最後はいつも残酷

「バラエティの最後は寂しく、残酷なもの」とは『笑っていいとも!グランドフィナーレ』で中居正広タモリに贈った言葉であるが、よほど気に入ったのか『めちゃイケ』終了に際しても同様の言葉をメンバーに贈っており、堂々たるその語り口はさながら『A-studio』で一人語りをする鶴瓶のようであった。

「バラエティの最後は残酷」とはつまり「打ち切り」を指しているわけで、予め終わりが決められたドラマやコンサートを引き合いに出し、終わりに向かって頑張るのではなく、終わらないことを目指して頑張るのがバラエティであると。バラエティを主戦場としてきたアイドルだからこそ言える重みのある言葉であるが、終わりはいつだって打ち切りで、むしろ綺麗な形で終わりを迎えられることの方が稀有なのではないだろうか。

彼の所属していたSMAPも終わることを許されず最終的に空中分解し、冠番組の最終回は追悼番組の様相であった。週刊少年ジャンプも「終わらない」ことが至上命題で、人気があれば永遠に続くし、人気がなければすぐに終わる。年表でまとめて終わる漫画もあれば、画風が劇的に変わって終わる漫画もあるし、皆が寝て終わる漫画もある。
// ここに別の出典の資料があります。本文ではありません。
$ cat config.mk
export PLATFORM = sky130hd
export DESIGN_NAME = pixel_phrase_builder
export DESIGN_NICKNAME = d
export VERILOG_FILES = /design/src/rtl/pixel_phrase_builder.sv
export SDC_FILE = /design/constraint.sdc
export NUM_CORES = 1
export LEC_CHECK = 0
export BUFFER_PORTS_ARGS = -buffer_cell sky130_fd_sc_hd__buf_2
export CAP_MARGIN = 10
export CORE_MARGIN = 3
export CORE_UTILIZATION = 36
export DETAILED_ROUTE_END_ITERATION = 8
export PLACE_DENSITY = 0.61
export SYNTH_ARGS = -nofsm -noshare
export SYNTH_HDL_FRONTEND = slang
export SYNTH_SLANG_ARGS = --single-unit
$ cat constraint.sdc
create_clock -name clk_in -period 2 [get_ports clk_in]
set_input_delay 0.5 -clock clk_in [delete_from_list [all_inputs] [get_ports clk_in]]
set_output_delay 0.5 -clock clk_in [all_outputs]
set_load 0.1 [all_outputs]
かと思えば、3年くらい前に完結編に入った気がする某漫画はいまだに続いている。

昔『トップランナー』で岩井俊二が好きな漫画の1位に『ジョジョの奇妙な冒険』を挙げていて、その理由の一つに「ジョジョという名前だけ残して主人公を変えて連載を続けるという画期的な方法を編み出したから」というようなことを言っていた。
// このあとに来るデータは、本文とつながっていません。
[src/rtl/seq_multiplier.sv]
// seq_multiplier: sequential shift-and-add multiplier with a start/busy/done
// handshake. Operands are captured on start. One multiplier bit is retired per
// clock, so CALC lasts exactly WIDTH cycles. The 2*WIDTH-bit product is then
// published together with a one-cycle done strobe.
//
// Optional feature macro: MULT_SIGNED_EN
//   defined   -> sgn is honoured: operands are loaded as magnitudes and the
//                result is negated when the operand signs differ.
//   undefined -> sgn is ignored and every operation is unsigned. The cycle
//                timing is the same in both builds.
//
// Reset is asynchronous and active-low on rst. It discards any operation in
// flight.

module seq_multiplier #(
    parameter int WIDTH = 4
) (
    input  logic                 clk,
    input  logic                 rst,
    input  logic                 start,
    input  logic                 sgn,
    input  logic [WIDTH-1:0]     multiplier,
    input  logic [WIDTH-1:0]     multiplicand,
    output logic                 busy,
    output logic                 done,
    output logic [2*WIDTH-1:0]   product
);

    // Counter just wide enough to reach WIDTH-1 (WIDTH is 2..32).
    localparam int CW = $clog2(WIDTH);
    localparam logic [CW-1:0] LAST_COUNT = CW'(WIDTH - 1);

    typedef enum logic [1:0] {
        IDLE = 2'd0,
        CALC = 2'd1,
        DONE = 2'd2
    } state_t;

    state_t              state;
    logic [WIDTH:0]      acc_hi;     // upper partial product plus carry bit
    logic [WIDTH-1:0]    mr;         // multiplier; low product bits shift in here
    logic [WIDTH-1:0]    md;         // multiplicand (as a magnitude in signed mode)
    logic [CW-1:0]       count;

    // Values captured when a start is accepted.
    logic [WIDTH-1:0]    load_mr;
    logic [WIDTH-1:0]    load_md;

    // One-step datapath. The add and the shift are folded into a single cycle.
    logic [WIDTH:0]      md_add;
    logic [WIDTH:0]      add_sum;
    logic [WIDTH:0]      acc_shift;
    logic [WIDTH-1:0]    mr_shift;
    logic [2*WIDTH-1:0]  final_raw;
    logic [2*WIDTH-1:0]  final_result;

`ifdef MULT_SIGNED_EN
    logic                neg;
    logic                load_neg;

    // Convert two's-complement operands to magnitudes. -2^(WIDTH-1) negates
    // to itself, and that bit pattern read as unsigned is the correct magnitude.
    always_comb begin
        load_mr  = multiplier;
        load_md  = multiplicand;
        load_neg = 1'b0;
        if (sgn) begin
            if (multiplier[WIDTH-1]) begin
                load_mr = -multiplier;
            end
            if (multiplicand[WIDTH-1]) begin
                load_md = -multiplicand;
            end
            load_neg = multiplier[WIDTH-1] ^ multiplicand[WIDTH-1];
        end
    end
`else
    // sgn has no meaning in the unsigned-only build.
    logic                sgn_unused;
    assign sgn_unused = sgn;

    // Operands are always loaded as they are.
    always_comb begin
        load_mr = multiplier;
        load_md = multiplicand;
    end
`endif

    // Conditional add of the multiplicand, then shift {carry, acc_hi, mr} right by one.
    always_comb begin
        md_add    = mr[0] ? {1'b0, md} : '0;
        add_sum   = acc_hi + md_add;
        acc_shift = {1'b0, add_sum[WIDTH:1]};
        mr_shift  = {add_sum[0], mr[WIDTH-1:1]};
        final_raw = {acc_shift[WIDTH-1:0], mr_shift};
    end

    // Sign correction of the completed magnitude product.
    always_comb begin
`ifdef MULT_SIGNED_EN
        final_result = neg ? -final_raw : final_raw;
`else
        final_result = final_raw;
`endif
    end

    // Control FSM and datapath registers. All outputs are registered.
    always_ff @(posedge clk or negedge rst) begin
        if (!rst) begin
            state   <= IDLE;
            acc_hi  <= '0;
            mr      <= '0;
            md      <= '0;
            count   <= '0;
            busy    <= 1'b0;
            done    <= 1'b0;
            product <= '0;
`ifdef MULT_SIGNED_EN
            neg     <= 1'b0;
`endif
        end else begin
            case (state)
                IDLE: begin
                    done <= 1'b0;
                    if (start) begin
                        mr     <= load_mr;
                        md     <= load_md;
                        acc_hi <= '0;
                        count  <= '0;
`ifdef MULT_SIGNED_EN
                        neg    <= load_neg;
`endif
                        busy   <= 1'b1;
                        state  <= CALC;
                    end
                end
                CALC: begin
                    acc_hi <= acc_shift;
                    mr     <= mr_shift;
                    count  <= count + 1'b1;
                    // The last step publishes the product in the same edge.
                    // done is then high during the DONE cycle.
                    if (count == LAST_COUNT) begin
                        product <= final_result;
                        done    <= 1'b1;
                        state   <= DONE;
                    end
                end
                DONE: begin
                    // start is ignored here. A held start is taken on the next edge.
                    done  <= 1'b0;
                    busy  <= 1'b0;
                    state <= IDLE;
                end
                default: begin
                    done  <= 1'b0;
                    busy  <= 1'b0;
                    state <= IDLE;
                end
            endcase
        end
    end

endmodule

[config.mk]
export PLATFORM = sky130hd
export DESIGN_NAME = seq_multiplier
export DESIGN_NICKNAME = d
export VERILOG_FILES = /design/src/rtl/seq_multiplier.sv
export SDC_FILE = /design/constraint.sdc
export NUM_CORES = 1
export LEC_CHECK = 0
export ABC_CLOCK_PERIOD_IN_PS = 1700
export CAP_MARGIN = 20
export CELL_PAD_IN_SITES_DETAIL_PLACEMENT = 1
export CELL_PAD_IN_SITES_GLOBAL_PLACEMENT = 2
export CORE_ASPECT_RATIO = 0.75
export CORE_MARGIN = 5
export CORE_UTILIZATION = 32
export CTS_BUF_LIST = sky130_fd_sc_hd__clkbuf_4 sky130_fd_sc_hd__clkbuf_8
export DETAILED_ROUTE_END_ITERATION = 7
export PLACE_DENSITY = 0.88
export SYNTH_ARGS = -nofsm -noshare
export SYNTH_HDL_FRONTEND = slang
export SYNTH_SLANG_ARGS = --single-unit
[constraint.sdc]
create_clock -name clk -period 1.7 [get_ports clk]
set_clock_uncertainty 0.2 [all_clocks]
set_input_delay 0.425 -clock clk [delete_from_list [all_inputs] [get_ports clk]]
set_output_delay 0.425 -clock clk [all_outputs]
set_load 0.1 [all_outputs]
Word level (Yosys, flattened, before mapping) --
Index checks and enable logic that the tools add are counted.
Word-level totals: register bits 27, output and inout bits 10
Cells by class: add/sub/neg operators 2, equality and inequality tests 4, multiplexer cells 14, bitwise gates (word level) 1, reductions and logical operators 7
Operator list (count):
- 5-bit case mux with 2 select lines | 1
- 2-bit AND reduction | 5
- 4-bit 2-to-1 mux | 2
- 2-bit case mux with 2 select lines | 2
- 4-bit case mux with 2 select lines | 1
- 2-bit 2-to-1 mux | 3
- 5-bit by 4-bit adder with 5-bit output | 1
- 5-bit 2-to-1 mux | 1
- 2-bit != test, second input constant | 2
- 1-bit 2-to-1 mux | 3
- 2-bit by 1-bit adder with 2-bit output, second input constant | 1
- 2-bit by 1-bit == test with 1-bit output, second input constant | 1
- 2-bit == test, second input constant | 1
- 2-bit logical NOT | 1
- 1-bit case mux with 2 select lines | 1
- 2-bit nonzero test | 1
- 1-bit inverter | 1

Longest topological paths before layout --
Gate-level depths: netlist (run 1).
depth after elaboration 3, mapped depth 6

Worst setup path before layout (run 1) --
Ideal clock, no wire load.
path type register to register, start point register mr[0], end point register product[7], arrival time 1495 ps, required time 1371 ps, path slack -123 ps, cell stages (with the launch flop) 7, period minus slack after synthesis 1823 ps, cells stage by stage dfrtp_1 and2_1 ha_1 fa_1 a21o_1 a21oi_1 o21ai_0
Between the ends: cells in the longest elaborated chain, start to end 2
Ends and longest elaborated chain:
- from (decl) | RTL line 41 | logic [WIDTH-1:0] mr;
- from (signal assigned) | RTL line 126 | mr <= load_mr;
- from (signal assigned) | RTL line 139 | mr <= mr_shift;
- 4-bit 2-to-1 mux | RTL line 91 | md_add = mr[0] ? {1'b0, md} : '0;
- 5-bit by 4-bit adder with 5-bit output | RTL line 92 | add_sum = acc_hi + md_add;
- to (signal assigned) | RTL line 144 | product <= final_result;
- to (decl) | RTL line 26 | output logic [2*WIDTH-1:0] product
Every way passes these cells. A chain may end at the register's enable or synchronous reset.

Worst setup path after layout (run 1) --
start point register mr[0], end point register acc_hi[3]
Between the ends: cells in the longest elaborated chain, start to end 3
Ends and longest elaborated chain:
- 4-bit 2-to-1 mux | RTL line 91
- 5-bit by 4-bit adder with 5-bit output | RTL line 92
- 5-bit case mux with 2 select lines | RTL line 122 | case (state)
- to (signal assigned) | RTL line 138 | acc_hi <= acc_shift;
- to (decl) | RTL line 40 | logic [WIDTH:0] acc_hi;
Every way passes these cells.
この主人公を変えるという方法、AKB48がやろうとしているのはこれなのかな、と先日の『AKB48世界選抜総選挙』を見て思った。この界隈は魔窟なのでしたり顔で語ると石とか発煙筒が飛んできそうだけど、あくまで蚊帳の外の野次馬として見て、毎年何かしら対立の構図が作られて、それを繰り返すことで主人公の入れ替えを図っているのかもしれないなと思う。それが秋元康の書いた台本なのか、メンバーたちの間で自然発生的に生まれたのか分からないが、いずれにせよ今年は1位になった松井珠理奈が(2位の須田亜香里を虫けらのごとく無視して)3位の宮脇咲良とのライバル関係を今後の軸にしようとしてるのだなというのは、事後のインタビューなどから明らかに見てとれる。しかしその喧嘩の吹っ掛け方が非常に雑というか、荒っぽいというか、率直に書くと、あの口調はもう精神を病んだ人ですよ。
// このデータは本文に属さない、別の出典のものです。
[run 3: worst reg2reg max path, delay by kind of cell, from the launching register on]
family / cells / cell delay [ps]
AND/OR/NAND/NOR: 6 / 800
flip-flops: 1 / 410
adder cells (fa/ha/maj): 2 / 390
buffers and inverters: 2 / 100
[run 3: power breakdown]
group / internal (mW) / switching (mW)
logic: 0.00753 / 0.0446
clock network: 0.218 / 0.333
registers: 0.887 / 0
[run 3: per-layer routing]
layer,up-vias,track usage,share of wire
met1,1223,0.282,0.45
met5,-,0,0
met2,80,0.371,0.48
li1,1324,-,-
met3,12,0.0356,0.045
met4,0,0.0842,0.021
`config.mk`:
```
export PLATFORM = sky130hd
export DESIGN_NAME = cpu_step_ctrl
export DESIGN_NICKNAME = d
export VERILOG_FILES = /design/src/rtl/cpu_step_ctrl.sv
export SDC_FILE = /design/constraint.sdc
export NUM_CORES = 1
export LEC_CHECK = 0
export BUFFER_PORTS_ARGS = -buffer_cell sky130_fd_sc_hd__buf_2
export CAP_MARGIN = 40
export CORE_MARGIN = 2
export CORE_UTILIZATION = 30
export CTS_CLUSTER_DIAMETER = 200
export DETAILED_ROUTE_END_ITERATION = 10
export HOLD_SLACK_MARGIN = 0.05
export MAX_ROUTING_LAYER = met4
export PLACE_DENSITY = 0.52
export SLEW_MARGIN = 0
export SYNTH_ARGS = -nofsm -noshare
export SYNTH_HDL_FRONTEND = slang
export SYNTH_SLANG_ARGS = --single-unit
```
`constraint.sdc`:
```
create_clock -name clk_in -period 2.9 [get_ports clk_in]
set_clock_uncertainty 0.2 [all_clocks]
set_input_delay 0 -clock clk_in [delete_from_list [all_inputs] [get_ports clk_in]]
set_output_delay 0 -clock clk_in [all_outputs]
set_load 0.1 [all_outputs]
```
`src/rtl/cpu_step_ctrl.sv`:
```
// cpu_step_ctrl: turns divider ticks into one-cycle CPU enables in clk_in.
// Modes: free-run, debounced single-step, CPU-requested halt.
//
// Ports:
//   clk_in      system clock
//   rst         async active-low reset
//   tick_in     divided clock, async to clk_in
//   mode_run    1 = free-run, 0 = step mode
//   step_btn    raw, bouncing step button (async)
//   halt_req    CPU halt level (sync)
//   cpu_en      one-cycle CPU advance enable
//   cycle_count cpu_en pulses since reset (wraps)
//   state       0 IDLE, 1 RUN, 2 STEP_ARMED, 3 HALTED
//   halted      1 while state is HALTED
module cpu_step_ctrl #(
  parameter int DEBOUNCE_CYCLES = 20,
  parameter int CNT_W           = 32
) (
  input  logic             clk_in,
  input  logic             rst,
  input  logic             tick_in,
  input  logic             mode_run,
  input  logic             step_btn,
  input  logic             halt_req,
  output logic             cpu_en,
  output logic [CNT_W-1:0] cycle_count,
  output logic [1:0]       state,
  output logic             halted
);

  localparam int DB_W = (DEBOUNCE_CYCLES > 2)
                      ? $clog2(DEBOUNCE_CYCLES) : 1;
  localparam logic [DB_W-1:0] DB_LAST =
    DB_W'(DEBOUNCE_CYCLES - 1);

  typedef enum logic [1:0] {
    IDLE       = 2'd0,
    RUN        = 2'd1,
    STEP_ARMED = 2'd2,
    HALTED     = 2'd3
  } st_e;

  // tick_in synchroniser plus edge-detect flop
  logic t1, t2, t3;
  logic tick_rise;

  always_ff @(posedge clk_in or negedge rst) begin
    if (!rst) begin
      t1 <= 1'b0;
      t2 <= 1'b0;
      t3 <= 1'b0;
    end else begin
      t1 <= tick_in;
      t2 <= t1;
      t3 <= t2;
    end
  end

  assign tick_rise = t2 & ~t3;

  // step_btn synchroniser and debouncer
  logic            b1, b2;
  logic            deb_q;
  logic [DB_W-1:0] db_cnt;
  logic            press_q;
  logic            db_take;

  // level has disagreed long enough to be accepted
  assign db_take = (b2 != deb_q) && (db_cnt == DB_LAST);

  always_ff @(posedge clk_in or negedge rst) begin
    if (!rst) begin
      b1      <= 1'b0;
      b2      <= 1'b0;
      deb_q   <= 1'b0;
      db_cnt  <= '0;
      press_q <= 1'b0;
    end else begin
      b1      <= step_btn;
      b2      <= b1;
      press_q <= db_take & b2;
      if (b2 == deb_q) begin
        db_cnt <= '0;
      end else if (db_take) begin
        deb_q  <= b2;
        db_cnt <= '0;
      end else begin
        db_cnt <= db_cnt + DB_W'(1);
      end
    end
  end

  // control FSM
  st_e             st_q, st_d;
  logic            en_d;
  logic            en_q;
  logic            halted_q;
  logic [CNT_W-1:0] cnt_q;

  always_comb begin
    st_d = st_q;
    en_d = 1'b0;
    unique case (st_q)
      IDLE: begin
        if (halt_req)     st_d = HALTED;
        else if (mode_run) st_d = RUN;
        else if (press_q)  st_d = STEP_ARMED;
      end
      RUN: begin
        if (halt_req) begin
          st_d = HALTED;
        end else if (!mode_run) begin
          st_d = IDLE;
        end else if (tick_rise) begin
          en_d = 1'b1;
        end
      end
      STEP_ARMED: begin
        if (halt_req) begin
          st_d = HALTED;
        end else if (tick_rise) begin
          en_d = 1'b1;
          st_d = IDLE;
        end
      end
      HALTED: begin
        if (!halt_req && !mode_run) st_d = IDLE;
      end
      default: st_d = IDLE;
    endcase
  end

  always_ff @(posedge clk_in or negedge rst) begin
    if (!rst) begin
      st_q     <= IDLE;
      en_q     <= 1'b0;
      halted_q <= 1'b0;
      cnt_q    <= '0;
    end else begin
      st_q     <= st_d;
      en_q     <= en_d;
      halted_q <= (st_d == HALTED);
      if (en_d) cnt_q <= cnt_q + CNT_W'(1);
    end
  end

  assign cpu_en      = en_q;
  assign cycle_count = cnt_q;
  assign state       = st_q;
  assign halted      = halted_q;

endmodule
```
### Word-level counts from Yosys, hierarchy flattened

Cells that the tools add are included.

| operators by class | value |
|---|---|
| reduce and logical (&&, ||, !) cells | 6 |
| equal/unequal tests | 7 |
| bitwise logic cells | 4 |
| $add $sub $neg | 2 |
| multiplexer cells | 16 |

Operator list:

| cell | count |
|---|---|
| adder 32 x 1 -> 32 bit (second input constant) | 1 |
| two-way mux 2 bit | 8 |
| two-way mux 5 bit | 2 |
| one-hot mux 2 bit (4 select lines) | 1 |
| equality test 2 bit (second input constant) | 3 |
| adder 5 x 1 -> 5 bit (second input constant) | 1 |
| equality test 5 bit (second input constant) | 1 |
| two-way mux 1 bit | 4 |
| AND 1 bit | 2 |
| equality test 2 x 1 -> 1 bit (second input constant) | 1 |
| logical AND 1 bit | 2 |
| zero test 1 bit | 2 |
| zero test 2 bit | 1 |
| NOT 1 bit | 2 |
| one-hot mux 1 bit (2 select lines) | 1 |
| AND reduction 2 bit | 1 |
| equality test 1 bit | 1 |
| inequality test 1 bit | 1 |

| storage, ports and cells | value |
|---|---|
| output and inout port bits | 36 |
| logic and storage cells | 47 |
| bits in registers | 48 |
| input port bits | 6 |

### Longest topological paths before layout

| depth | value |
|---|---|
| depth after elaboration | 6 |
| depth in mapped cells | 7 |
| mapped depth without buffers | 7 |

### Worst setup path after synthesis

No wires, ideal clock.

| timing path | value |
|---|---|
| path kind | register to register |
| start | reg st_q[0], in the netlist state[0] |
| end | reg cnt_q[20], in the netlist cycle_count[20] |
| data required time | 2.543 ns |
| path buffers | 0 |
| data arrival time | 2.819 ns |
| setup slack | -0.275 ns |
| stages on the path, launching flop included | 7 |
| period minus slack after synthesis | 3.175 ns |
| library setup time | 0.157 ns |
| path through | dfrtp_1 inv_1 ha_1 nor4bb_1 nand2_1 or4_4 xnor2_2 |

| on the way | value |
|---|---|
| cells in the longest elaborated chain, start to end | 2 |
| elaborated cells between the ends (all ways) | 3 |
| those cells by class | 2 x eq/ne; 1 x mux |

RTL lines:

| item | RTL line | RTL |
|---|---|---|
| start: declaration | 94 | `st_e st_q, st_d;` |
| start signal: assignment | 140 | `st_q <= st_d;` |
| equality test 2 bit or equality test 2 x 1 -> 1 bit (tied branches) | 103 | `unique case (st_q)` |
| one-hot mux 1 bit (2 select lines) * | 103 |  |
| end signal: assignment | 143 | `if (en_d) cnt_q <= cnt_q + CNT_W'(1);` |
| end: declaration | 98 | `logic [CNT_W-1:0] cnt_q;` |

Every way passes the cells marked *; elsewhere a longest branch is shown, timed or not.
A chain may end at the register's enable or synchronous reset.

### Final worst setup path

Same ends and word-level chain as after synthesis.

==> results.json <==
{
  "status": "complete, no violations",
  "syn-num-nets": 221,
  "syn-mean-instance-area_sq_um": 10.9,
  "path_class": "register to register",
  "clock_path_buffers": 2,
  "grt_overflow_total": 0,
  "std_cell_rows": 31,
  "wl_per_cell_um": 13.1,
  "synth_top_area_share_pct": 52.8,
  "grt_pass1_vias": 1670,
  "vdd_drop_max_mv": 0.198,
  "clkTransAtPathRegs_ns": 0.08,
  "cts_buffers": 5,
  "die_area_sq_mm": 0.00829,
  "gp_congestion": 0.710,
  "cellLeakagePower_nw": 1.32,
  "antenna_found_initial": 0,
  "cts.sink_count": 48,
  "cpPeakStageDelay_ns": 0.57,
  "grt_max_degree": 34,
  "finalSetupViolCount": 0,
  "largest_reg_flops": 32,
  "fin_crit_ns": 2.42,
  "ys_seq_area_share_pct": 52.8,
  "drv_slew": 0,
  "coreArea_sq_mm": 0.00729,
  "grtUsageMet1_pct": 16.9,
  "cp_slowest_cell": "or4_4",
  "synth.distinct_cells": 35,
  "p_total_mw": 1.74,
  "syn_area_sq_mm": 0.00227,
  "fin_crit_sh_pct": 83.5,
  "grt_first_pass_wirelength_um": 8200,
  "multi_input_area_sq_mm": 0.00101,
  "maxCapViolCount": 0,
  "most-common-layout-cells": "dfrtp_1, buf_2, xnor2_1, nand4_1, nand2_1",
  "io_buffers": 41,
  "final.setup.worst_slack_ns": 0.478,
  "ios": 42,
  "worstSetupStartpointType": "register",
  "dp_hpwl_um": 3450,
  "vias": 1677,
  "drt_iter0_drc": 93,
  "first_pass_iters": 4,
  "seq_area_sq_mm": 0.00120,
  "slew_headroom_pct": 50.1,
  "cts_resized": 0,
  "busiest_layer": "met2",
  "track_usage_pct": 12.7,
  "cts_root_buffer": "clkbuf_8",
  "diodes": 0,
  "cp.arrival_ns": 2.40,
  "rsz0062_at_grt": "false",
  "tightest_slew_ns": 0.749,
  "start_util_pct": 31.2,
  "ys_ff_latch": 48,
  "path_cells": "inv_1 > ha_1 > nor4bb_1 > nand2_1 > or4_4 > xnor2_2",
  "wl_um": 4750,
  "final_common_cell": "dfrtp_1",
  "drcViolationCount": 0,
  "via_per_inst": 4.61,
  "cp-end-kind": "register",
  "die_x_um": 91.1,
  "die_y_um": 91.1,
  "nets": 277,
  "cp_max_fo": 8,
  "h-tree-depth": 2,
  "cts_tree": "done",
  "cp_data_required_time_ns": 2.88,
  "insertion_delay_ns": 0.29,
  "use_met2_pct": 19.1,
  "yosys_warnings": 0,
  "syn_inst": 209,
  "max_freq_mhz": 413,
  "use_met3_pct": 2.74,
  "setup_tns_ns": 0,
  "synth_area_leader_cell": "dfrtp_1",
  "pre_cts_ws_ns": 0.500,
  "yosys-top-cells-area": "dfrtp_1, xnor2_1, nand4_1",
  "power_density_mw_per_mm2": 625,
  "min_path_type": "input port to asynchronous set/reset pin",
  "layout-area-overhead-vs-synth_pct": 22.0,
  "fillCellCount": 767,
  "hold_viol": 0,
  "ant_nets": 0,
  "drive_gt1_share_pct": 23.0
}
Yosys cell counts:
cell,count
nand3_4,1
inv_1,9
ha_1,6
nor3_1,7
buf_2,2
clkinv_1,1
and2_1,6
nor3b_1,2
nand4_1,19
nand4bb_1,1
or4_4,1
xor2_1,12
nor2_1,8
dfrtp_1,48
mux2_2,1
a21oi_1,6
o21ai_0,1
or4_1,2
xnor2_2,1
nand2_1,14
o21a_1,2
a21o_1,1
and3_1,3
or2_2,1
o22ai_1,1
xnor2_1,22
clkbuf_1,3
and4_1,1
nand3b_1,1
nand3_1,12
o22a_1,1
nor4_1,9
o32ai_1,1
nor4bb_1,2
or4b_1,1
worst max-delay path: cells and delay by family, from the launching register on:
family,cells,cell delay [ns]
XOR/XNOR,1,0.14
flip-flops,1,0.44
adder cells (fa/ha/maj),1,0.30
AND/OR/NAND/NOR,3,1.16
buffers and inverters,1,0.08
where the power goes:
group          leakage (nW)  internal [mW]  total [mW]  switching [mW]
registers             0.631          0.715       0.759          0.0445
logic                 0.649          0.167       0.604           0.437
clock network        0.0410          0.164       0.371           0.207
timing repair:
item	4_1_cts	5_1_grt
buffers inserted	0	0
hold buffers	6	0
hold endpoints to repair	38	0
setup endpoints to repair	0	0
cell families after synthesis:
family | after synthesis | share of synthesized area [%]
multiplexers | 1 | 0.495
XOR/XNOR | 35 | 13.8
flip-flops | 48 | 52.8
adder cells (fa/ha/maj) | 6 | 3.30
AND/OR/NAND/NOR | 91 | 23.4
AO/OA/AOI/OAI | 13 | 3.58
buffers and inverters | 15 | 2.59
アイドルにストーリーを見出だすというのはアイドルの楽しみ方の一つではあるが、秋元康の作り出すそれは下世話で、扇情的で、往々にして残酷だ。いや、ストーリーなどという作り込まれたものではなく、リングだけ雑に作り、そこに少女たちを放り込んであとは「もがき苦しめ」と言っているようなものだ。

松井珠理奈は加入直後から秋元康の寵愛を受け、中学生ながらシングルのセンターを務めるも、総選挙では首位争いから外れ、辛酸を舐め続けてやっと掴み取った1位。しかし振り返って見ると、追い抜きたいと思っていたライバルたちはとうの昔にこの争いから離脱し、育ての親たる秋元康の興味は妹の坂道に移り芸人のグループまで作ろうとしている。

松井珠理奈が精神を病むのも宜なるかな

この安い、あまりにも安いストーリーに決着をつけるとしたら、すべての元凶である秋元康松井珠理奈が刺し違えるしかないのではないか。

結局何が言いたかったのかというと、松井珠理奈の喋り方まるでサイコホラーじゃん。松居一代かよ。ということで、それを引き延ばしたのがこちらの文章になります。こちらからは以上です。